- _Try it_
Below is a listing. Copy each line of it that holds the word "worst".

============================================================

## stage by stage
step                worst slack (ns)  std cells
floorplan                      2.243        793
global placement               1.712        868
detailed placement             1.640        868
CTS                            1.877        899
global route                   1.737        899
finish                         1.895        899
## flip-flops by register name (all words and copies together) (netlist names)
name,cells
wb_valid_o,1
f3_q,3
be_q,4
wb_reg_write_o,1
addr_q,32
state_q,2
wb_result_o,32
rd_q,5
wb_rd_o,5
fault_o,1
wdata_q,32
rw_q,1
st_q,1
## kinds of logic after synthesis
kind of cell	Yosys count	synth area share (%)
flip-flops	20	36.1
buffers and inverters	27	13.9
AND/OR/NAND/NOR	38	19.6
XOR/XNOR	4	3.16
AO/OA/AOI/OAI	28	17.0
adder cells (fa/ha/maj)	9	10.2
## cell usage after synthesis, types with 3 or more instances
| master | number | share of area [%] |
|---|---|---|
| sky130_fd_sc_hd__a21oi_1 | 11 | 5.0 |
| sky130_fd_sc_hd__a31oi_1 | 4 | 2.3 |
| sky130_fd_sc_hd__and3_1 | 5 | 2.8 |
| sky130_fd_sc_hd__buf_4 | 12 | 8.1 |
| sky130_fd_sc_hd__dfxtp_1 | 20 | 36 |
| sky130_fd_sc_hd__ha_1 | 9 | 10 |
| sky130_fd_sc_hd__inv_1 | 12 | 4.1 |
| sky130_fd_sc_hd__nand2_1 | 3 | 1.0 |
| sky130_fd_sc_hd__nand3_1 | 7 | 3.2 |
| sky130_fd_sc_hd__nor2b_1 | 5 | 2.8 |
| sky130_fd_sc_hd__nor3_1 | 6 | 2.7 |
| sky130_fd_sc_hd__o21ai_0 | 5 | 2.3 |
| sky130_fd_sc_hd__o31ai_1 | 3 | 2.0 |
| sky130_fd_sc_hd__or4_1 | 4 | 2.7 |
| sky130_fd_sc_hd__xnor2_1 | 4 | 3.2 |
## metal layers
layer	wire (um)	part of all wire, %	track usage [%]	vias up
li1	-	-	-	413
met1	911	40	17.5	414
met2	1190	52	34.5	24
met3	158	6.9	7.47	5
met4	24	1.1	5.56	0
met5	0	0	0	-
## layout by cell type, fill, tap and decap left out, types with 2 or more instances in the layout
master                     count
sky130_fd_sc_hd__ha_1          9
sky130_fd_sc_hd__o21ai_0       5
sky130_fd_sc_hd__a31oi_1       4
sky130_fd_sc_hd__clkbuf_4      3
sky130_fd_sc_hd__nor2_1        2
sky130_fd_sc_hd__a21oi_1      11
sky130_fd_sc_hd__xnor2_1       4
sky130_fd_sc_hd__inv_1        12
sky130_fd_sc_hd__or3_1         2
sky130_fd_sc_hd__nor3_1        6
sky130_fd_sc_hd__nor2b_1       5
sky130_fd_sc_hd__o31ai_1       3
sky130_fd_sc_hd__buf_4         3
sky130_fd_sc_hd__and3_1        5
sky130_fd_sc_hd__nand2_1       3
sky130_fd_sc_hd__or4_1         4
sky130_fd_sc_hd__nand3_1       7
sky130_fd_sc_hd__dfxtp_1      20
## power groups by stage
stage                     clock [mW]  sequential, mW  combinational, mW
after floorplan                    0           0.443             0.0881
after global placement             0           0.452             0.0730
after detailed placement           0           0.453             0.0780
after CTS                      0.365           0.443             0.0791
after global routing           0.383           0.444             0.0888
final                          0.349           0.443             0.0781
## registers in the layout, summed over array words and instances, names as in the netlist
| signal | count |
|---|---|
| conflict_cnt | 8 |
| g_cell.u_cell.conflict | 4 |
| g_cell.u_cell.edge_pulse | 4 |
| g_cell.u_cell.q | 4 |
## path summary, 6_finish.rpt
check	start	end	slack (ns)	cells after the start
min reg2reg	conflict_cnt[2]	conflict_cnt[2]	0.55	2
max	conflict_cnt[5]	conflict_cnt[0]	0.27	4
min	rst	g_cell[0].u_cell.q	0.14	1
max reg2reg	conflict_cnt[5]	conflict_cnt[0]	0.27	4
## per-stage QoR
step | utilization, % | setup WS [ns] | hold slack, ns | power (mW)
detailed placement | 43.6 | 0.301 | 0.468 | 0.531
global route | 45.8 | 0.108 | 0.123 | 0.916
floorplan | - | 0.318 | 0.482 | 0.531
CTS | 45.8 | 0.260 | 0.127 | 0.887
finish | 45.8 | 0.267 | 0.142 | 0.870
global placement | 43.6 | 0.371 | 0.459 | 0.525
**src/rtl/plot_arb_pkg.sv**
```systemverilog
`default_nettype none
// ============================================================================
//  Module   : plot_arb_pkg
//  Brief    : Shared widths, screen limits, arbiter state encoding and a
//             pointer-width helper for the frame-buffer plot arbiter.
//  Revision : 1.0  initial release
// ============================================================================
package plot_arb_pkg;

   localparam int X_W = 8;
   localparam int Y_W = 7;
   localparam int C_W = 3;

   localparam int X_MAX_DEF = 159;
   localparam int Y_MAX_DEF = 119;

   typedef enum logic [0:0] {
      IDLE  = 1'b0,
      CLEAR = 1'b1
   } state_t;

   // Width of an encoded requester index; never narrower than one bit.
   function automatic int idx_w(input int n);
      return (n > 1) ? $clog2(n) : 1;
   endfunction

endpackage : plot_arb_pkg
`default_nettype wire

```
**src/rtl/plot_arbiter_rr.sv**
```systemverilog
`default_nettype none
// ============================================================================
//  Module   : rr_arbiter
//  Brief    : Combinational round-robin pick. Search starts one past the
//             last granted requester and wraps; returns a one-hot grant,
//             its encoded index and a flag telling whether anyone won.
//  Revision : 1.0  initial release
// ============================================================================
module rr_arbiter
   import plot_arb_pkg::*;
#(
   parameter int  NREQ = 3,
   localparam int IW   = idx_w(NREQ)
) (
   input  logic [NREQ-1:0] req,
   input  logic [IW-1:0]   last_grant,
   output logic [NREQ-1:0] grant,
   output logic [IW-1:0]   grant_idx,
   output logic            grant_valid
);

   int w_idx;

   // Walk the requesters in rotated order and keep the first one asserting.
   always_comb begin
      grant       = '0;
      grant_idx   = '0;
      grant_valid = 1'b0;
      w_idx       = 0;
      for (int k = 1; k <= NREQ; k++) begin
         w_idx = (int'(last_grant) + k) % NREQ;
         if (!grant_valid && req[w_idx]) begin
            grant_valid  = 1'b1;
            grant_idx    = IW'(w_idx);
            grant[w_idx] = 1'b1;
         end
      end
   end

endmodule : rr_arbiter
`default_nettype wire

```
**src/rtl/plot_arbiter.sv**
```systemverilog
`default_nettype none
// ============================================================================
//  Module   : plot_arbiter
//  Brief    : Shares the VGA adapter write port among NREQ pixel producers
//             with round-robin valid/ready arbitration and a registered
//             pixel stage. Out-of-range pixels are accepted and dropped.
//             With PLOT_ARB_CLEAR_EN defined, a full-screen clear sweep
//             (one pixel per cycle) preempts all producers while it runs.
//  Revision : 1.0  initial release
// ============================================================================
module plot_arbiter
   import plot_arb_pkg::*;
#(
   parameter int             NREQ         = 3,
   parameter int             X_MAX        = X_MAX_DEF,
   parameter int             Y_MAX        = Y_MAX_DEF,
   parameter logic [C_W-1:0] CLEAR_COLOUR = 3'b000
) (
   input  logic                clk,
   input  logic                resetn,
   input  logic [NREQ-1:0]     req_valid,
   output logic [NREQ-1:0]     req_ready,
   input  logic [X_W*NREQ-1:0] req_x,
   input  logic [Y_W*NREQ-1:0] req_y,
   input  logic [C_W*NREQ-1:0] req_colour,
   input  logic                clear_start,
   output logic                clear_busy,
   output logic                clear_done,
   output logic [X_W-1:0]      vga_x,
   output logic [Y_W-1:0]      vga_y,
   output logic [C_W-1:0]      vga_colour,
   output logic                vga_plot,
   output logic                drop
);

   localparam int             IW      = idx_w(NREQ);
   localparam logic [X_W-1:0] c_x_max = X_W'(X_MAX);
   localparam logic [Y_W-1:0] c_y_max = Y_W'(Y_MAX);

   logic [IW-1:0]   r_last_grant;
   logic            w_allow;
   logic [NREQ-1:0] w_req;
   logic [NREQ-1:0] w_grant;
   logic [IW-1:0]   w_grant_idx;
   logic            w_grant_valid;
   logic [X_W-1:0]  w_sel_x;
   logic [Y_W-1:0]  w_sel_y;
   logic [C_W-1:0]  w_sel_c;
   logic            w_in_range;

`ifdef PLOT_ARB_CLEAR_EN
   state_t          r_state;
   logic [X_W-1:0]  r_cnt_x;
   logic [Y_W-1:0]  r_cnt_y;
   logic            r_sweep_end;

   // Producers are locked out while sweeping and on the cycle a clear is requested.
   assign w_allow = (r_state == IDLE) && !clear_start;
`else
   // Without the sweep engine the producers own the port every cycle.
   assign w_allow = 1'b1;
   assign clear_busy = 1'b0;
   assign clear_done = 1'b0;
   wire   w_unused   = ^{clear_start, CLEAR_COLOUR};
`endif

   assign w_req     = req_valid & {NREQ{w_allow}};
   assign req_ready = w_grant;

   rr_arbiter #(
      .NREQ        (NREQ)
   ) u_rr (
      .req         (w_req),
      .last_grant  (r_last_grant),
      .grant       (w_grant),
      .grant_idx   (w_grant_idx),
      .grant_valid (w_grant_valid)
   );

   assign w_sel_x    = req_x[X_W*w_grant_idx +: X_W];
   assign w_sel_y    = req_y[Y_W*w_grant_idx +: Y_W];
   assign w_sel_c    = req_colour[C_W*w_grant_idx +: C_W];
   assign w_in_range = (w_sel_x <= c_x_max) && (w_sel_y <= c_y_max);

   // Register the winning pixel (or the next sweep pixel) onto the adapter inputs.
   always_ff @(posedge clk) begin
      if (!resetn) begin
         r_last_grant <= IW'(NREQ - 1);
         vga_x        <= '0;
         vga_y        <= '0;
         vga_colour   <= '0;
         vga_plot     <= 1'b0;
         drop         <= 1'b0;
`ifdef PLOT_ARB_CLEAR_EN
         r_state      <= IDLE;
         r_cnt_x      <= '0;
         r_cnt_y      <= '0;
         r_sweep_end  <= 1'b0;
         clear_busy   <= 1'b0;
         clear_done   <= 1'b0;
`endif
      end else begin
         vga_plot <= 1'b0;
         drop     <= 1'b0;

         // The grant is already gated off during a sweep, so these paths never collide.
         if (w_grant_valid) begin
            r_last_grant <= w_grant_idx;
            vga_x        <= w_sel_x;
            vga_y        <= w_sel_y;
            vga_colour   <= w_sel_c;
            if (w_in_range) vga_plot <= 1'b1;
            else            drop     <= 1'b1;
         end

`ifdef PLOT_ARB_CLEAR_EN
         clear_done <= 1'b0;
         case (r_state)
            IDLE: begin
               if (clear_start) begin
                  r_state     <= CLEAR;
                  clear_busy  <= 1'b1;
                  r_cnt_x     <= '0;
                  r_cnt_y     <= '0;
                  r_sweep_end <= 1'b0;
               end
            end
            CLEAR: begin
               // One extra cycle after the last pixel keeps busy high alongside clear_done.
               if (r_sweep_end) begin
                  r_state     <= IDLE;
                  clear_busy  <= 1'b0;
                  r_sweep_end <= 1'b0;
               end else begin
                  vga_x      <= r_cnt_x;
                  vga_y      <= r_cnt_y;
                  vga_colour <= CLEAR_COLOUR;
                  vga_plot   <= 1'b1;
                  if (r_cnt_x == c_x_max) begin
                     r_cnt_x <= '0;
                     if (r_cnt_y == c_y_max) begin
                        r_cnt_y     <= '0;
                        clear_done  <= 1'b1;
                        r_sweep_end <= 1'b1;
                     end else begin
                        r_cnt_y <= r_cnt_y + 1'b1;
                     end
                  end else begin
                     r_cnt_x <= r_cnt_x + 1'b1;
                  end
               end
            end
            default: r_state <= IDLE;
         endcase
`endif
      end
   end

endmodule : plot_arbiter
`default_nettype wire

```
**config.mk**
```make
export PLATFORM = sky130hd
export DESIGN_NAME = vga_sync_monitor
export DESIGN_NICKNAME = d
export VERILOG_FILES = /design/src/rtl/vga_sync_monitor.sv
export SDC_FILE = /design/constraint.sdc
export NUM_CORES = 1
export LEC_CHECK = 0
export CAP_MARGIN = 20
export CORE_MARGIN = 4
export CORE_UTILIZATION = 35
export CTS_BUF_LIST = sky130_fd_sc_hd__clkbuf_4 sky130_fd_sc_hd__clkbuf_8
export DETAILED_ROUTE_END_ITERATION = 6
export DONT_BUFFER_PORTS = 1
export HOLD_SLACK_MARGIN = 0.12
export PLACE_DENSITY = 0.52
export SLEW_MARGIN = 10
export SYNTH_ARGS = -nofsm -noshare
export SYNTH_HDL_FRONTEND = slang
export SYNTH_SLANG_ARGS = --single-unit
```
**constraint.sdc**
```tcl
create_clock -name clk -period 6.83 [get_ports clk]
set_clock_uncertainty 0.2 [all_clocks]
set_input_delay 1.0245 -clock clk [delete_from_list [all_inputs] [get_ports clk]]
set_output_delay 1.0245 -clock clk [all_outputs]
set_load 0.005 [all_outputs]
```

============================================================

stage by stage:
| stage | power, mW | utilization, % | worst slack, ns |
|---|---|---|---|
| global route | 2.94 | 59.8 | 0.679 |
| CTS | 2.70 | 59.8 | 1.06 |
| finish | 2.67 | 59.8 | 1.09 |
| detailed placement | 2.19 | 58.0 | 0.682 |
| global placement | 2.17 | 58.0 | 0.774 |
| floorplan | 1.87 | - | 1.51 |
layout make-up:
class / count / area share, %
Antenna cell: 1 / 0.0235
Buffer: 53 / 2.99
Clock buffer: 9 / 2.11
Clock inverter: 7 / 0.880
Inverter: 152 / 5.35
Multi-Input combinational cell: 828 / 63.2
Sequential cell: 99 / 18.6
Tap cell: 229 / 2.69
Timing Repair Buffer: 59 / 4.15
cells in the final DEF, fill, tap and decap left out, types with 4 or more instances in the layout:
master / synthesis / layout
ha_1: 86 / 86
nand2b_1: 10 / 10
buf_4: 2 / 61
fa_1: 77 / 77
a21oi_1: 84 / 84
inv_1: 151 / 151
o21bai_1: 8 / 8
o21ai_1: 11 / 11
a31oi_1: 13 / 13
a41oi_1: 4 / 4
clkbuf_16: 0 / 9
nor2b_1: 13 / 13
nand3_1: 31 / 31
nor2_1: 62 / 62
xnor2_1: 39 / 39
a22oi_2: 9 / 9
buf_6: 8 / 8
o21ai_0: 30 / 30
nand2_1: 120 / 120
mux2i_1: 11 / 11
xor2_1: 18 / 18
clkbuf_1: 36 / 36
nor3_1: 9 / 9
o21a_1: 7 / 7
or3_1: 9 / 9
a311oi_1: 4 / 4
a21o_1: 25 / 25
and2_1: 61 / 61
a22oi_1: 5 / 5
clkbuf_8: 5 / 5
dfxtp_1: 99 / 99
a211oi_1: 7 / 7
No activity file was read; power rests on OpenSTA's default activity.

============================================================

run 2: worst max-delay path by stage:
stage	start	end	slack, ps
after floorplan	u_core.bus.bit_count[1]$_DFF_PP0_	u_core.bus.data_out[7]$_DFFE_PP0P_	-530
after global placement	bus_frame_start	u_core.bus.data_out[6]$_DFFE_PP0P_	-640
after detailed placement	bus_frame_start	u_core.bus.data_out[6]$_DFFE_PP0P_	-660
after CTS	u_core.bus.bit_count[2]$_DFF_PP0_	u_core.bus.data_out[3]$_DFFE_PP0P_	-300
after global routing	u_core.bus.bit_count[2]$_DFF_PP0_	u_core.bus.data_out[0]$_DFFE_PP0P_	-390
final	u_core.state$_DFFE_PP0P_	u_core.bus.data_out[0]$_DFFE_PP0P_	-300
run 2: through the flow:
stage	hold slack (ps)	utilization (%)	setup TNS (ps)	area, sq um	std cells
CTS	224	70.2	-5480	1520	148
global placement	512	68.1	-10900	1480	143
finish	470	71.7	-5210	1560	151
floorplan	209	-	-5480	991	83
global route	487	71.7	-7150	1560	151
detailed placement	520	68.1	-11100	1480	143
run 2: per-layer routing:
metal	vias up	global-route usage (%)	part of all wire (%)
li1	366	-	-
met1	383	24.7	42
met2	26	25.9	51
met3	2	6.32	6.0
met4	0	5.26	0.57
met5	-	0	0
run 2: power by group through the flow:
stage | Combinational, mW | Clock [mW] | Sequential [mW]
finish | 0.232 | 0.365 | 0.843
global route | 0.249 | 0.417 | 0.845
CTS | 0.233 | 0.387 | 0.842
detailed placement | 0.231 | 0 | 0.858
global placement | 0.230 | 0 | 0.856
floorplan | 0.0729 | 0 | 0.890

============================================================

- _Answer to the exercise_
step                worst slack (ns)  std cells
| stage | power, mW | utilization, % | worst slack, ns |
run 2: worst max-delay path by stage:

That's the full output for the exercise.